What this task involves
The first line of the data below and every line after it, through the one with "Total | 6.15 | 9.22 | 4.36", must be transcribed without change.

Data in this exercise
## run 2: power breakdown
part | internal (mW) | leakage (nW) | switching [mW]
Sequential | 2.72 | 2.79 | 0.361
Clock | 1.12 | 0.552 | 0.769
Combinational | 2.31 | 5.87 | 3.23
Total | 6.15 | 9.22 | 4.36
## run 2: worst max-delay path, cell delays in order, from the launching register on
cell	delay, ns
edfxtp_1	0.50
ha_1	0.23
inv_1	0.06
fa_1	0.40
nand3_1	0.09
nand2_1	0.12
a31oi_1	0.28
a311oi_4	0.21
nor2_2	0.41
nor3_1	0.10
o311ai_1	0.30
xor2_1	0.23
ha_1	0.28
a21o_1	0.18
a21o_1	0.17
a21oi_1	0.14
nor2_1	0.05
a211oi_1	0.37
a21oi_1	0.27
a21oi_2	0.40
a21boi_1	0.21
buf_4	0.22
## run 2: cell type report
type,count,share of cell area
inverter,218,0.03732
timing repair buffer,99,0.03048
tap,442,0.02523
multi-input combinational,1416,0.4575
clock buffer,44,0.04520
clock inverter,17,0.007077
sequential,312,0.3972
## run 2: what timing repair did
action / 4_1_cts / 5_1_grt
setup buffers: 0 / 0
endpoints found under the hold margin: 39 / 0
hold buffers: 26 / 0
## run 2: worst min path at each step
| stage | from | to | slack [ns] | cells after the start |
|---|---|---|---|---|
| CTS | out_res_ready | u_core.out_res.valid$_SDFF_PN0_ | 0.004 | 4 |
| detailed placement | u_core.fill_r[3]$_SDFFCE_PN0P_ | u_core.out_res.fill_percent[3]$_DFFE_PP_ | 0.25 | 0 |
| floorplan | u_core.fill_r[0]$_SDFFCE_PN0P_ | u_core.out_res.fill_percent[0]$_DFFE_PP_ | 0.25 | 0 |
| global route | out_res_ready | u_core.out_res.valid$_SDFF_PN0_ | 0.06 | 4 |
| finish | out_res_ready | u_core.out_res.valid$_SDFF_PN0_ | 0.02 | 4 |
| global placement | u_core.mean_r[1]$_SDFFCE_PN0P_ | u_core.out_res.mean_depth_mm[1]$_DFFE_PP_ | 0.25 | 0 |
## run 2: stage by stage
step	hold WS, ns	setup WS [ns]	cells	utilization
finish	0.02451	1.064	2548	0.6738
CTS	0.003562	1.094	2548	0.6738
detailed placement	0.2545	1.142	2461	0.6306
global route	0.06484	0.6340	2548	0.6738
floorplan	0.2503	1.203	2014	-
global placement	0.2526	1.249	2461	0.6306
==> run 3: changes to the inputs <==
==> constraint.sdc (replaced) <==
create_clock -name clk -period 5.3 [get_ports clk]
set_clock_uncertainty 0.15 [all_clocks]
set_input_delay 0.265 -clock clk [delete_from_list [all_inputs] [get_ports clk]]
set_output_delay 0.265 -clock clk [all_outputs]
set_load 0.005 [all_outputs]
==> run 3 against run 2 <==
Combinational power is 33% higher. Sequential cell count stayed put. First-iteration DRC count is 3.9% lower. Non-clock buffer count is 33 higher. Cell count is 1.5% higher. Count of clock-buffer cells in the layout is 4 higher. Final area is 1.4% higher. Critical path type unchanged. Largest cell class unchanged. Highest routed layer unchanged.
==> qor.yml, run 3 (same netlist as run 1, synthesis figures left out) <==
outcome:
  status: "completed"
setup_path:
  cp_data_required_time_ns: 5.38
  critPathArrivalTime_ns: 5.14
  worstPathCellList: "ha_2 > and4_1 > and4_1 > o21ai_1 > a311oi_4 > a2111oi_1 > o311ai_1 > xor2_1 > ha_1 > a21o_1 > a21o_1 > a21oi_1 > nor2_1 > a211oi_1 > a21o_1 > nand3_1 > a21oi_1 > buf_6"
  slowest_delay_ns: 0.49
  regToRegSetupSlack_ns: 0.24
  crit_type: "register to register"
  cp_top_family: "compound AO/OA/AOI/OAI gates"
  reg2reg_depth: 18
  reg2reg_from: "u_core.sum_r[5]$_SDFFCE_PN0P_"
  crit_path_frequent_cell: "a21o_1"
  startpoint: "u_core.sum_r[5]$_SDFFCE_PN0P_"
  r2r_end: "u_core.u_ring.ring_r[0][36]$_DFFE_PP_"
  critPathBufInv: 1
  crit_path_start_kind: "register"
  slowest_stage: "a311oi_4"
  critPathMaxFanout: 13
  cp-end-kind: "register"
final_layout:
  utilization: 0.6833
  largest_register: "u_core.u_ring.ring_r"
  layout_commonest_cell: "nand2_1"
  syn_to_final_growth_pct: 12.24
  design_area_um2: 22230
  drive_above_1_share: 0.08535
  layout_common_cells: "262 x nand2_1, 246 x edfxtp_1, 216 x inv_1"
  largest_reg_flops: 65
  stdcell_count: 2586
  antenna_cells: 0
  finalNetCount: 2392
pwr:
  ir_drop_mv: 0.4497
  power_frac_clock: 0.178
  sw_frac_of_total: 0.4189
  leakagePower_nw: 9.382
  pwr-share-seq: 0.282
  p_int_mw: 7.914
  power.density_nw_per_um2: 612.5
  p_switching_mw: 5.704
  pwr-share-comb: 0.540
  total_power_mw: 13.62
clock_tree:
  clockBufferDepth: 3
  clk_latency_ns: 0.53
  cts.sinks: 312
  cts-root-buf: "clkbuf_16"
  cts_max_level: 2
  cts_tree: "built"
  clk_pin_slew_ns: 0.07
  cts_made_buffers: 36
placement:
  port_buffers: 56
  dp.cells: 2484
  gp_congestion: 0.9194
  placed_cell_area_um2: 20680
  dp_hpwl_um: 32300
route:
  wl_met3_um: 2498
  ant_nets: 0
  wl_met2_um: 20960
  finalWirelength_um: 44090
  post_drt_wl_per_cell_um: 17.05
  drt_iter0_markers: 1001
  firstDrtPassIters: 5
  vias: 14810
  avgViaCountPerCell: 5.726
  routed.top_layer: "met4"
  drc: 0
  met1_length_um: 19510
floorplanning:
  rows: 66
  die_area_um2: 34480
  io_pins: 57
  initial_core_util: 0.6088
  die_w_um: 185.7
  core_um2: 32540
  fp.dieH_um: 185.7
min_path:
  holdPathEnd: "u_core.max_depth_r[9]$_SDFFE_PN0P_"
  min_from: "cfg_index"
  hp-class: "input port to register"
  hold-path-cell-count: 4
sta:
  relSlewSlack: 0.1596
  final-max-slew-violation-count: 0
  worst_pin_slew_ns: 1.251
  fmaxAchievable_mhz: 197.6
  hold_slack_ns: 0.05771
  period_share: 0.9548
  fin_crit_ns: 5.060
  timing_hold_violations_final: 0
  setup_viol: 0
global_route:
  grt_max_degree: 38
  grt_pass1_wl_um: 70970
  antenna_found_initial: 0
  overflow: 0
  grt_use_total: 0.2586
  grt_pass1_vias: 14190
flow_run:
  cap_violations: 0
==> src/hdl/pwf_pkg.sv <==
// Shared constants, codes and types of the password line input filter.
package pwf_pkg;

   localparam int MAX_LEN    = 32;
   localparam int MAX_PARAMS = 8;
   localparam int ADDR_W     = $clog2(MAX_LEN);
   localparam int LEN_W      = 6;
   localparam int PCNT_W     = $clog2(MAX_PARAMS);
   localparam int QUEUE_DEPTH = 2;
   localparam int QPTR_W     = $clog2(QUEUE_DEPTH);

   // Result kinds.
   localparam logic [2:0] KIND_NONE  = 3'd0;
   localparam logic [2:0] KIND_STAR  = 3'd1;
   localparam logic [2:0] KIND_ERASE = 3'd2;
   localparam logic [2:0] KIND_BYTE  = 3'd3;
   localparam logic [2:0] KIND_END   = 3'd4;

   // Escape recognizer states.
   localparam logic [1:0] ESC_NORMAL  = 2'd0;
   localparam logic [1:0] ESC_ESCAPED = 2'd1;
   localparam logic [1:0] ESC_SQUARE  = 2'd2;
   localparam logic [1:0] ESC_PARAMS  = 2'd3;

   // Commands from the front part to the back part.
   localparam logic [1:0] OP_NONE  = 2'd0;
   localparam logic [1:0] OP_ERASE = 2'd1;
   localparam logic [1:0] OP_STORE = 2'd2;
   localparam logic [1:0] OP_FLUSH = 2'd3;

   // Special bytes.
   localparam logic [7:0] CH_NEWLINE = 8'h0A;
   localparam logic [7:0] CH_BS      = 8'h08;
   localparam logic [7:0] CH_DEL     = 8'h7F;
   localparam logic [7:0] CH_ESC     = 8'h1B;
   localparam logic [7:0] CH_LBRACK  = 8'h5B;
   localparam logic [7:0] CH_QUEST   = 8'h3F;
   localparam logic [7:0] CH_SEMI    = 8'h3B;
   localparam logic [7:0] CH_ZERO    = 8'h30;
   localparam logic [7:0] CH_NINE    = 8'h39;
   localparam logic [7:0] CH_PRINT_LO = 8'h21;
   localparam logic [7:0] CH_PRINT_HI = 8'h7E;

   typedef struct packed {
      logic [1:0] op;
      logic [7:0] data;
   } cmd_type;

endpackage
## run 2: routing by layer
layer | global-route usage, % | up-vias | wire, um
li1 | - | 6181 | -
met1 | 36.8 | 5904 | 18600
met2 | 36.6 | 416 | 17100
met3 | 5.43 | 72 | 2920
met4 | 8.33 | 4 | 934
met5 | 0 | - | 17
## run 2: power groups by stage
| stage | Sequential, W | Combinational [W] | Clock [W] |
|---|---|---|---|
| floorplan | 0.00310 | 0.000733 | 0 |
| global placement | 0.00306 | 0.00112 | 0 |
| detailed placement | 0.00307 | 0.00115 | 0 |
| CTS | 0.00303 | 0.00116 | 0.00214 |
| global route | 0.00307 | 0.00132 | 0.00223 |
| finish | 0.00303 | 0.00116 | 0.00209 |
<file path="src/rtl/tcra_pkg.sv">
// tcra_pkg: sizes, structs and state codes of the two-class rank assigner
// used by tcra_if, tcra_cell, tcra_ctrl and two_class_rank_assigner
`default_nettype none

package tcra_pkg;

	localparam int MAX_ITEMS = 64;
	localparam int IW = $clog2(MAX_ITEMS);      // cell index
	localparam int CW = $clog2(MAX_ITEMS + 1);  // fill count, holds MAX_ITEMS
	localparam int VW = 16;                     // item value
	localparam int RW = 7;                      // rank

	localparam logic [RW-1:0] RANK_BASE = RW'(1);

	// travelling count request: walks the cell row one cell per cycle
	typedef struct packed {
		logic          vld;
		logic [VW-1:0] value;
		logic          liked;
		logic [IW-1:0] idx;
		logic [RW-1:0] cnt;
	} tok_t;

	// broadcast from the top level to every cell
	typedef struct packed {
		logic          load;
		logic [VW-1:0] value;
		logic          liked;
		logic [IW-1:0] idx;
		logic [CW-1:0] fill;
		logic          shift;
		logic          wb_vld;
		logic [IW-1:0] wb_idx;
		logic [RW-1:0] wb_cnt;
	} bcast_t;

	typedef struct packed {
		logic in_fire;
		logic in_last;
		logic out_fire;
		logic tok_busy;
	} ctrl_in_t;

	typedef struct packed {
		logic          in_ready;
		logic          out_valid;
		logic          store;
		logic [CW-1:0] fill;
		logic          emit_last;
		logic          drop;
	} ctrl_out_t;

	typedef enum logic [1:0] {
		ST_LOAD,
		ST_DRAIN,
		ST_EMIT
	} state_t;

endpackage

`default_nettype wire

</file>
<file path="src/rtl/tcra_cell.sv">
// tcra_cell: one slot of the rank row, holds an item, its rank and a count stage
// depends on tcra_pkg
`default_nettype none

module tcra_cell (
	input  wire logic                     clk,
	input  wire logic                     arst_n,
	input  wire logic [tcra_pkg::IW-1:0]  cell_idx,
	input  wire tcra_pkg::bcast_t         bc,
	input  wire tcra_pkg::tok_t           tok_in,
	output tcra_pkg::tok_t                tok_out,
	input  wire logic [tcra_pkg::RW-1:0]  rank_nxt,
	output logic [tcra_pkg::RW-1:0]       rank
);

	logic [tcra_pkg::VW-1:0] value_q;
	logic                    liked_q;
	logic [tcra_pkg::RW-1:0] rank_q;
	logic [tcra_pkg::RW-1:0] rank_d;
	tcra_pkg::tok_t          tok_pl_q;
	tcra_pkg::tok_t          tok_d;
	logic                    tok_vld_q;

	logic held;
	logic hit_load;
	logic new_first;
	logic bump;
	logic wb_hit;
	logic earlier;
	logic me_first;

	assign held     = tcra_pkg::CW'(cell_idx) < bc.fill;
	assign hit_load = bc.load && (bc.idx == cell_idx);

	// incoming item ranks ahead of this one (ties go to the older item)
	assign new_first = (!bc.liked && liked_q) ||
		((bc.liked == liked_q) && (bc.value < value_q));
	assign bump   = bc.load && held && new_first;
	assign wb_hit = bc.wb_vld && (bc.wb_idx == cell_idx);

	// this older item ranks ahead of the travelling one
	assign earlier  = cell_idx < tok_in.idx;
	assign me_first = (!liked_q && tok_in.liked) ||
		((liked_q == tok_in.liked) && (value_q <= tok_in.value));

	always_comb begin
		if (hit_load) begin
			rank_d = tcra_pkg::RANK_BASE;
		end else if (bc.shift) begin
			rank_d = rank_nxt;
		end else begin
			rank_d = rank_q + tcra_pkg::RW'(bump) + (wb_hit ? bc.wb_cnt : '0);
		end
	end

	always_comb begin
		tok_d     = tok_in;
		tok_d.cnt = tok_in.cnt + tcra_pkg::RW'(tok_in.vld && earlier && me_first);
	end

	always_ff @(posedge clk) begin
		if (hit_load) begin
			value_q <= bc.value;
			liked_q <= bc.liked;
		end
		rank_q   <= rank_d;
		tok_pl_q <= tok_d;
	end

	always_ff @(posedge clk or negedge arst_n) begin
		if (!arst_n) begin
			tok_vld_q <= 1'b0;
		end else begin
			tok_vld_q <= tok_in.vld;
		end
	end

	always_comb begin
		tok_out     = tok_pl_q;
		tok_out.vld = tok_vld_q;
	end

	assign rank = rank_q;

endmodule

`default_nettype wire

</file>
`config.mk`:
```
export PLATFORM = sky130hd
export DESIGN_NAME = tcra_ctrl
export DESIGN_NICKNAME = d
export VERILOG_FILES = /design/src/rtl/tcra_pkg.sv /design/src/rtl/tcra_ctrl.sv
export SDC_FILE = /design/constraint.sdc
export NUM_CORES = 1
export LEC_CHECK = 0
export BUFFER_PORTS_ARGS = -buffer_cell sky130_fd_sc_hd__buf_4
export CORE_UTILIZATION = 57
export DETAILED_ROUTE_END_ITERATION = 10
export PLACE_DENSITY = 0.86
export SLEW_MARGIN = 5
export SYNTH_ARGS = -nofsm -noshare
export SYNTH_HDL_FRONTEND = slang
export SYNTH_SLANG_ARGS = --single-unit
```
`constraint.sdc`:
```
create_clock -name clk -period 5.1 [get_ports clk]
set_clock_uncertainty 0.05 [all_clocks]
set_input_delay 0.51 -clock clk [delete_from_list [all_inputs] [get_ports clk]]
set_output_delay 0.51 -clock clk [all_outputs]
set_load 0.1 [all_outputs]
```
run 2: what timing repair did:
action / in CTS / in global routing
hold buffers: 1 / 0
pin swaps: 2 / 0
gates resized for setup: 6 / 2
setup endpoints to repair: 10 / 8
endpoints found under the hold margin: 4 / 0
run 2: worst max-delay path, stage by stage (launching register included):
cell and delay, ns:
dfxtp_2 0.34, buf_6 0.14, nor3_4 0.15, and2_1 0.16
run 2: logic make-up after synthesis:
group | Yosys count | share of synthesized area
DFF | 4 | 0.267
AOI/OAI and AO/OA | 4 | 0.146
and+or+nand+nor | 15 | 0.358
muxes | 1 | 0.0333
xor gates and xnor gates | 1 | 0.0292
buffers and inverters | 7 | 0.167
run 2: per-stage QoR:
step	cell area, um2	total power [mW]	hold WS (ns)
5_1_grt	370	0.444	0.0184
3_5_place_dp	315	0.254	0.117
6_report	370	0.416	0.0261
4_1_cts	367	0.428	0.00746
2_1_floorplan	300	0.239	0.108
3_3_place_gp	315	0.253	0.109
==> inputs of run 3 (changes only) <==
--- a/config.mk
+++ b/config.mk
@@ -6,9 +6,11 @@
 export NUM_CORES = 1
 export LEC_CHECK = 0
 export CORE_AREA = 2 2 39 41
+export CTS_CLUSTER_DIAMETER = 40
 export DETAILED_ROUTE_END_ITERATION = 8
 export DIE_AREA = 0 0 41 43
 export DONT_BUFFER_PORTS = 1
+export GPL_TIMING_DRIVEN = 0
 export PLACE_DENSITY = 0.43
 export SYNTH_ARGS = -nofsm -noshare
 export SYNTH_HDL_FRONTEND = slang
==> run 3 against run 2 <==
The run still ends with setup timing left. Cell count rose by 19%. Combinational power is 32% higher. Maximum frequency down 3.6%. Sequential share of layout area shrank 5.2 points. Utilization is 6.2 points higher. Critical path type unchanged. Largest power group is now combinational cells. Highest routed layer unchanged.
--- config.mk ---
export PLATFORM = sky130hd
export DESIGN_NAME = servo_pulse_slew_limiter_core
export DESIGN_NICKNAME = d
export VERILOG_FILES = /design/src/design/spsl_pkg.sv /design/src/design/spsl_divider.sv /design/src/design/servo_pulse_slew_limiter_core.sv
export SDC_FILE = /design/constraint.sdc
export NUM_CORES = 1
export LEC_CHECK = 0
export BUFFER_PORTS_ARGS = -buffer_cell sky130_fd_sc_hd__clkbuf_2
export CAP_MARGIN = 20
export CELL_PAD_IN_SITES_DETAIL_PLACEMENT = 1
export CELL_PAD_IN_SITES_GLOBAL_PLACEMENT = 1
export CORE_UTILIZATION = 46
export CTS_BUF_LIST = sky130_fd_sc_hd__clkbuf_8
export DETAILED_ROUTE_END_ITERATION = 10
export PLACE_DENSITY_LB_ADDON = 0.1
export REMOVE_ABC_BUFFERS = 1
export SLEW_MARGIN = 20
export SYNTH_ARGS = -nofsm -noshare
export SYNTH_HDL_FRONTEND = slang
export SYNTH_HIERARCHICAL = 1
export SYNTH_SLANG_ARGS = --single-unit
--- constraint.sdc ---
create_clock -name i_clk -period 5.29 [get_ports i_clk]
set_input_delay 0.529 -clock i_clk [delete_from_list [all_inputs] [get_ports i_clk]]
set_output_delay 0.529 -clock i_clk [all_outputs]
set_load 0.1 [all_outputs]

Solution
## run 2: power breakdown
part | internal (mW) | leakage (nW) | switching [mW]
Sequential | 2.72 | 2.79 | 0.361
Clock | 1.12 | 0.552 | 0.769
Combinational | 2.31 | 5.87 | 3.23
Total | 6.15 | 9.22 | 4.36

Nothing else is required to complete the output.